* **Task directions**
Some of the lines below need repeating. Reproduce exactly those between the lines holding "logic [1:0] w_state_nxt;" and "end else if (w_accept)", inclusive.

___ Raw data

--- src/rtl/pipe_stage_skid.sv ---
// Handshaked pipeline-stage register with a 2-entry skid buffer, flush, bubble insertion and stall counter.
// Latency: 1 cycle from in_valid/in_data to out_valid/out_data while empty; 1 payload/cycle sustained.
// Backpressure: out_ready=0 fills the skid entry; in_ready (registered) drops only when both entries are held.
//
// Ports:
//   clk, rst        rising-edge clock, asynchronous active-low reset
//   flush           synchronous kill of all held entries (priority over accept/drain)
//   in_valid/in_ready/in_data     upstream handshake and payload
//   out_valid/out_ready/out_data  downstream handshake and payload
//   occupancy       entries held (0, 1 or 2)
//   stall_cnt       saturating count of cycles with out_valid=1 && out_ready=0
module pipe_stage_skid #(
    parameter int                DATA_W         = 320,
    parameter logic [DATA_W-1:0] NOP_VALUE      = {DATA_W{1'b0}},
    parameter bit                ZERO_ON_BUBBLE = 1'b1,
    parameter int                CNT_W          = 16
) (
    input  logic              clk,
    input  logic              rst,
    input  logic              flush,
    input  logic              in_valid,
    output logic              in_ready,
    input  logic [DATA_W-1:0] in_data,
    output logic              out_valid,
    input  logic              out_ready,
    output logic [DATA_W-1:0] out_data,
    output logic [1:0]        occupancy,
    output logic [CNT_W-1:0]  stall_cnt
);

    // The state encoding doubles as the occupancy count.
    localparam logic [1:0] ST_EMPTY = 2'd0;
    localparam logic [1:0] ST_ONE   = 2'd1;
    localparam logic [1:0] ST_FULL  = 2'd2;

    logic [1:0]        r_state;
    logic              r_in_rdy;
    logic [DATA_W-1:0] r_m_dat;     // main entry, drives out_data
    logic [DATA_W-1:0] r_s_dat;     // skid entry, catches the beat accepted while stalled
    logic [CNT_W-1:0]  r_stall_cnt;

    logic       w_accept;
    logic       w_drain;
    logic       w_stall;
    logic [1:0] w_state_nxt;
    logic       w_m_ld_in;
    logic       w_m_ld_s;
    logic       w_s_ld;

    assign w_accept = in_valid && r_in_rdy;
    assign w_drain  = (r_state != ST_EMPTY) && out_ready;
    assign w_stall  = (r_state != ST_EMPTY) && !out_ready;

    always_comb begin
        w_state_nxt = r_state;
        w_m_ld_in   = 1'b0;
        w_m_ld_s    = 1'b0;
        w_s_ld      = 1'b0;
        if (flush) begin
            // A drain this cycle still completes downstream; the accepted beat is dropped.
            w_state_nxt = ST_EMPTY;
        end else begin
            case (r_state)
                ST_EMPTY: begin
                    if (w_accept) begin
                        w_m_ld_in   = 1'b1;
                        w_state_nxt = ST_ONE;
                    end
                end
                ST_ONE: begin
                    if (w_accept && w_drain) begin
                        w_m_ld_in = 1'b1;
                    end else if (w_accept) begin
                        w_s_ld      = 1'b1;
                        w_state_nxt = ST_FULL;
                    end else if (w_drain) begin
                        w_state_nxt = ST_EMPTY;
                    end
                end
                ST_FULL: begin
                    // in_ready is low here, so only a drain can happen.
                    if (w_drain) begin
                        w_m_ld_s    = 1'b1;
                        w_state_nxt = ST_ONE;
                    end
                end
                default: w_state_nxt = ST_EMPTY;
            endcase
        end
    end

    always_ff @(posedge clk or negedge rst) begin
        if (!rst) begin
            r_state     <= ST_EMPTY;
            r_in_rdy    <= 1'b1;
            r_m_dat     <= NOP_VALUE;
            r_s_dat     <= {DATA_W{1'b0}};
            r_stall_cnt <= {CNT_W{1'b0}};
        end else begin
            r_state  <= w_state_nxt;
            // Registered from next state so in_ready has no path from out_ready.
            r_in_rdy <= (w_state_nxt != ST_FULL);
            if (w_m_ld_in) begin
                r_m_dat <= in_data;
            end else if (w_m_ld_s) begin
                r_m_dat <= r_s_dat;
            end
            if (w_s_ld) begin
                r_s_dat <= in_data;
            end
            // Counted on the pre-flush view of out_valid; never wraps.
            if (w_stall && (r_stall_cnt != {CNT_W{1'b1}})) begin
                r_stall_cnt <= r_stall_cnt + 1'b1;
            end
        end
    end

    assign in_ready  = r_in_rdy;
    assign out_valid = (r_state != ST_EMPTY);
    assign occupancy = r_state;
    assign stall_cnt = r_stall_cnt;
    // Bubble: either present the NOP payload or keep showing the last main-entry value.
    assign out_data  = (ZERO_ON_BUBBLE && (r_state == ST_EMPTY)) ? NOP_VALUE : r_m_dat;

endmodule

--- config.mk ---
export PLATFORM = sky130hd
export DESIGN_NAME = pipe_stage_skid
export DESIGN_NICKNAME = d
export VERILOG_FILES = /design/src/rtl/pipe_stage_skid.sv
export SDC_FILE = /design/constraint.sdc
export NUM_CORES = 1
export LEC_CHECK = 0
export ABC_AREA = 1
export BUFFER_PORTS_ARGS = -buffer_cell sky130_fd_sc_hd__buf_2
export CAP_MARGIN = 0
export CELL_PAD_IN_SITES_DETAIL_PLACEMENT = 1
export CELL_PAD_IN_SITES_GLOBAL_PLACEMENT = 1
export CORE_MARGIN = 3
export CORE_UTILIZATION = 40
export DETAILED_ROUTE_END_ITERATION = 10
export PLACE_DENSITY = 0.9
export SKIP_CTS_REPAIR_TIMING = 1
export SLEW_MARGIN = 20
export SYNTH_ARGS = -nofsm -noshare
export SYNTH_HDL_FRONTEND = slang
export SYNTH_SLANG_ARGS = --single-unit
--- constraint.sdc ---
create_clock -name clk -period 3.9 [get_ports clk]
set_input_delay 0.585 -clock clk [delete_from_list [all_inputs] [get_ports clk]]
set_output_delay 0.585 -clock clk [all_outputs]
set_load 0.02 [all_outputs]
==> qor.txt, run 1 <==
YOSYS
------------------------------------------------------------------------------------
Cells after Synth                                                               3946
Post-synthesis sequential element count                                          659
Synth Flop Type                                                         sky130_fd_sc_hd__dfrtp_1
Count of cell types in the netlist                                                23
Top cell type's share of synthesized area                                      53.5%
Commonest cells post-synth                                              1043 x sky130_fd_sc_hd__nand2_1, 902 x sky130_fd_sc_hd__o21ai_0, 662 x sky130_fd_sc_hd__inv_1
Count of flip-flops with a built-in enable after synthesis                         0
Post-synthesis sequential area ratio                                           53.5%
Largest area contributor in the netlist                                 sky130_fd_sc_hd__dfrtp_1
YS warnings                                                                        0
Most frequent cell after synthesis                                      sky130_fd_sc_hd__nand2_1
Largest cells by area after synthesis                                   sky130_fd_sc_hd__dfrtp_1 53%, sky130_fd_sc_hd__o21ai_0 15%, sky130_fd_sc_hd__nand2_1 13%, sky130_fd_sc_hd__inv_1 8.1%, sky130_fd_sc_hd__nor2_1 4.1%
Number of nets in the synthesized netlist                                       4272
Synthesized area divided by synthesized cell count                          7.81 um2
Share of flip-flops with an asynchronous set or reset after synthesis           100%
Area of the mapped netlist                                                 30800 um2

FINISH
------------------------------------------------------------------------------------
Share of layout cells above drive strength 1                                   18.1%
Count of placed standard cells in the final layout, fillers left out            5588
Layout net count                                                                4816
Layout-stage area growth over the synthesis result                             19.8%

GLOBAL ROUTE
------------------------------------------------------------------------------------
Wire length of the first global-routing pass                               162000 um
Initial antenna violation count                                                   24
Via count of the first global-routing pass                                     30272
Total GRT Usage                                                                24.9%
Largest net degree at the start of global routing                                173
Global route overflow                                                              0

DRT
------------------------------------------------------------------------------------
Detailed-route vias per instance                                                5.04
TritonRoute pass-1 iters                                                           6
Initial DRC Count                                                               1725
Number of antenna-violating nets in the routed design                              0
Number of vias in the routed layout                                            28160
DRC violations left                                                                0
DR WL/cell                                                                   18.2 um
Routed wire length                                                         102000 um

PLACED DESIGN
------------------------------------------------------------------------------------
Routability cong.                                                              0.817
Worst slack at placement                                                     1.21 ns
Number of instances in the placed design                                        5444
DP HPWL                                                                     68100 um
Number of port buffers                                                           664

STA
------------------------------------------------------------------------------------
Crit path setup slack, layout                                               0.808 ns
Share of the clock period used by the worst path                               79.3%
Post-Route Skew                                                            0.0286 ns
Number of pins with negative max-slew slack in the final report                    0
RSZ-0062 raised after global routing                                              no
Achievable frequency                                                       0.323 GHz
Number of endpoints failing setup at the final stage                               0
Worst-case headroom to the max-slew limit                                      50.9%
Worst Tran Pin Value                                                        0.737 ns
Minimum clock period                                                         3.09 ns
Total Negative Setup Slacks                                                     0 ns
Hold violation total from the final report                                         0

PWR
------------------------------------------------------------------------------------
Net Switching                                                              0.00692 W
Leakage dissipation                                                          19.6 nW
Design internal power                                                       0.0141 W
Portion of total power attributed to combinational logic                       23.1%
Switching part of the total                                                    32.9%
Post-layout total power                                                     0.0210 W
Worst vdd ir                                                              0.000301 V
Total power density per cell area                                         569 nW/um2
Share of total power in the clock network                                      32.0%
Sequential Power Share                                                         45.0%

CRITICAL PATH
------------------------------------------------------------------------------------
Stage delay of the slowest cell on the critical path                         0.40 ns
Top Family by Delay on Critical Path                                    buffers and inverters
Data arrival at the endpoint of the critical path                            2.51 ns
Critical Setup Path Class                                                 reg -> out
Startpoint type of the worst setup path                                    flip-flop
Number of buffers and inverters on the critical path                               5
Worst setup EP type                                                       output pin
Cell-by-cell listing of the critical path                               inv_1 -> nand2_1 -> inv_8 -> buf_12 -> buf_4 -> nor2_1 -> buf_2
Critical path required time                                                  3.31 ns
Max stage delay cell, worst path                                        sky130_fd_sc_hd__dfrtp_1
Critical path fanouts, max                                                        64

FLOORPLANNING
------------------------------------------------------------------------------------
I/O pin cnt                                                                      665
Effective utilization at floorplan                                             40.5%
Std-Cell Core Area                                                         76100 um2
Die width                                                                     284 um
Full die area                                                              80400 um2
Chip height                                                                   284 um
Row count                                                                        101

CLOCKING
------------------------------------------------------------------------------------
Clock tree from TritonCTS                                                      built
Number of buffers on the longest clock path                                        3
Root Driver                                                             sky130_fd_sc_hd__clkbuf_16
Number of buffers created by CTS                                                  73
Clock tree sinks                                                                 659
Reg clk slew, reported paths                                                 0.06 ns
Depth of the CTS H-tree                                                            3
Clk_lat worst skew                                                           0.61 ns

STATUS
------------------------------------------------------------------------------------
Status                                                                  complete, no violations

HOLD PATH
------------------------------------------------------------------------------------
Hold Path Class                                                            in -> reg

RUN
------------------------------------------------------------------------------------
Number of max-cap violations                                                       0

[final timing paths]
| check | from | to | slack, ns | depth (start not counted) |
|---|---|---|---|---|
| worst max-delay path | occupancy[1] | out_data[292] | 0.81 | 7 |
| worst min-delay path | in_data[203] | r_s_dat[203] | 0.24 | 3 |
| min in group asynchronous | rst | r_m_dat[13] | 0.55 | 2 |
| worst min register to register | r_s_dat[166] | r_s_dat[166] | 0.48 | 2 |
| worst max register to register | occupancy[0] | r_m_dat[81] | 1.52 | 7 |
| max in group asynchronous | rst | r_m_dat[197] | 2.19 | 3 |
[metal layers]
layer | track usage [%] | vias to the layer above | part of all wire, % | wire length (um)
met3 | 4.20 | 274 | 5.1 | 5220
met1 | 29.7 | 13924 | 40 | 40500
met5 | 0 | - | 0.052 | 53
li1 | - | 13138 | - | -
met4 | 13.7 | 8 | 5.4 | 5530
met2 | 42.8 | 816 | 50 | 50600
[through the flow]
stage	hold WS, ns	util [%]	cell area, um2
3_3_place_gp	0.461	45.5	34600
5_1_grt	0.215	48.5	36900
6_report	0.239	48.5	36900
2_1_floorplan	0.289	-	30800
4_1_cts	-0.0730	48.4	36800
3_5_place_dp	0.471	45.5	34600
[tightest hold or removal path, cell delays in order]
cell	delay, ns
sky130_fd_sc_hd__buf_2	0.09
sky130_fd_sc_hd__inv_1	0.05
sky130_fd_sc_hd__o21ai_0	0.07
[registers in the layout (all words and copies together), names as in the netlist]
| name | count |
|---|---|
| stall_cnt | 16 |
| occupancy | 2 |
| in_ready | 1 |
| r_m_dat | 320 |
| r_s_dat | 320 |
[placed cells by master, fill, tap and decap left out, drive strengths merged]
cell type / synthesis / final
nand2: 1045 / 1045
o21ai: 966 / 966
buf: 200 / 717
inv: 663 / 667
dfrtp: 658 / 658
nor2: 339 / 339
clkbuf: 49 / 112
diode: 0 / 21
nand3: 8 / 8
xnor2: 7 / 7
clkinv: 1 / 6
nand4: 5 / 5
nor3: 1 / 1
a21oi: 1 / 1
o211a: 1 / 1
ha: 1 / 1
bufinv: 0 / 1
dlygate4sd3: 0 / 1
dfstp: 1 / 1
[area by class of cell]
class,count,area (um2)
Inverter,664,2500
Clock buffer,112,2130
Fill cell,9553,39200
Antenna cell,21,52.6
Timing Repair Buffer,718,4070
Clock inverter,10,131
Multi-Input combinational cell,2374,10200
Tap cell,1030,1290
Sequential cell,659,16500
[power groups by stage]
stage                     Combinational [W]  Clock (W)  Sequential, W
after floorplan                     0.00322          0        0.00929
after global placement              0.00447          0        0.00936
after detailed placement            0.00476          0        0.00951
after CTS                           0.00489    0.00687        0.00943
after global routing                0.00553    0.00717        0.00962
final                               0.00484    0.00672        0.00944
[cell families after synthesis]
group	count (synthesis)	share of synthesized area, %
AOI/OAI and AO/OA	968	15.7
xor gates and xnor gates	7	0.199
DFF	659	53.5
buffers and inverters	913	13.3
adders and majority gates	1	0.0406
and+or+nand+nor	1398	17.2
Power figures use the tool's default switching activity.
==> run 2: changes to the inputs <==
--- a/config.mk
+++ b/config.mk
@@ -5,7 +5,7 @@
 export SDC_FILE = /design/constraint.sdc
 export NUM_CORES = 1
 export LEC_CHECK = 0
-export ABC_AREA = 1
+export ABC_AREA = 0
 export BUFFER_PORTS_ARGS = -buffer_cell sky130_fd_sc_hd__buf_2
 export CAP_MARGIN = 0
 export CELL_PAD_IN_SITES_DETAIL_PLACEMENT = 1
@@ -13,7 +13,7 @@
 export CORE_MARGIN = 3
 export CORE_UTILIZATION = 40
 export DETAILED_ROUTE_END_ITERATION = 10
-export PLACE_DENSITY = 0.9
+export PLACE_DENSITY = 0.85
 export SKIP_CTS_REPAIR_TIMING = 1
 export SLEW_MARGIN = 20
 export SYNTH_ARGS = -nofsm -noshare
==> constraint.sdc (replaced) <==
create_clock -name clk -period 3.1 [get_ports clk]
set_input_delay 0.465 -clock clk [delete_from_list [all_inputs] [get_ports clk]]
set_output_delay 0.465 -clock clk [all_outputs]
set_load 0.02 [all_outputs]
==> run 2 against run 1 <==
Against the previous run:
- wire length decreased by 8.0%
- via count is 22% lower
- synthesized cell count fell by 36%
- area after synthesis shrank 0.37%
- clock skew is 0.0082 ns higher
- combinational power up 22%
- sequential cell count stayed put
- count of clock-buffer cells in the layout shrank 5
- worst setup slack got worse by 0.60 ns
- critical path depth decreased by 3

______

* **Solution to this exercise**
    logic [1:0] w_state_nxt;
    logic       w_m_ld_in;
    logic       w_m_ld_s;
    logic       w_s_ld;

    assign w_accept = in_valid && r_in_rdy;
    assign w_drain  = (r_state != ST_EMPTY) && out_ready;
    assign w_stall  = (r_state != ST_EMPTY) && !out_ready;

    always_comb begin
        w_state_nxt = r_state;
        w_m_ld_in   = 1'b0;
        w_m_ld_s    = 1'b0;
        w_s_ld      = 1'b0;
        if (flush) begin
            // A drain this cycle still completes downstream; the accepted beat is dropped.
            w_state_nxt = ST_EMPTY;
        end else begin
            case (r_state)
                ST_EMPTY: begin
                    if (w_accept) begin
                        w_m_ld_in   = 1'b1;
                        w_state_nxt = ST_ONE;
                    end
                end
                ST_ONE: begin
                    if (w_accept && w_drain) begin
                        w_m_ld_in = 1'b1;
                    end else if (w_accept) begin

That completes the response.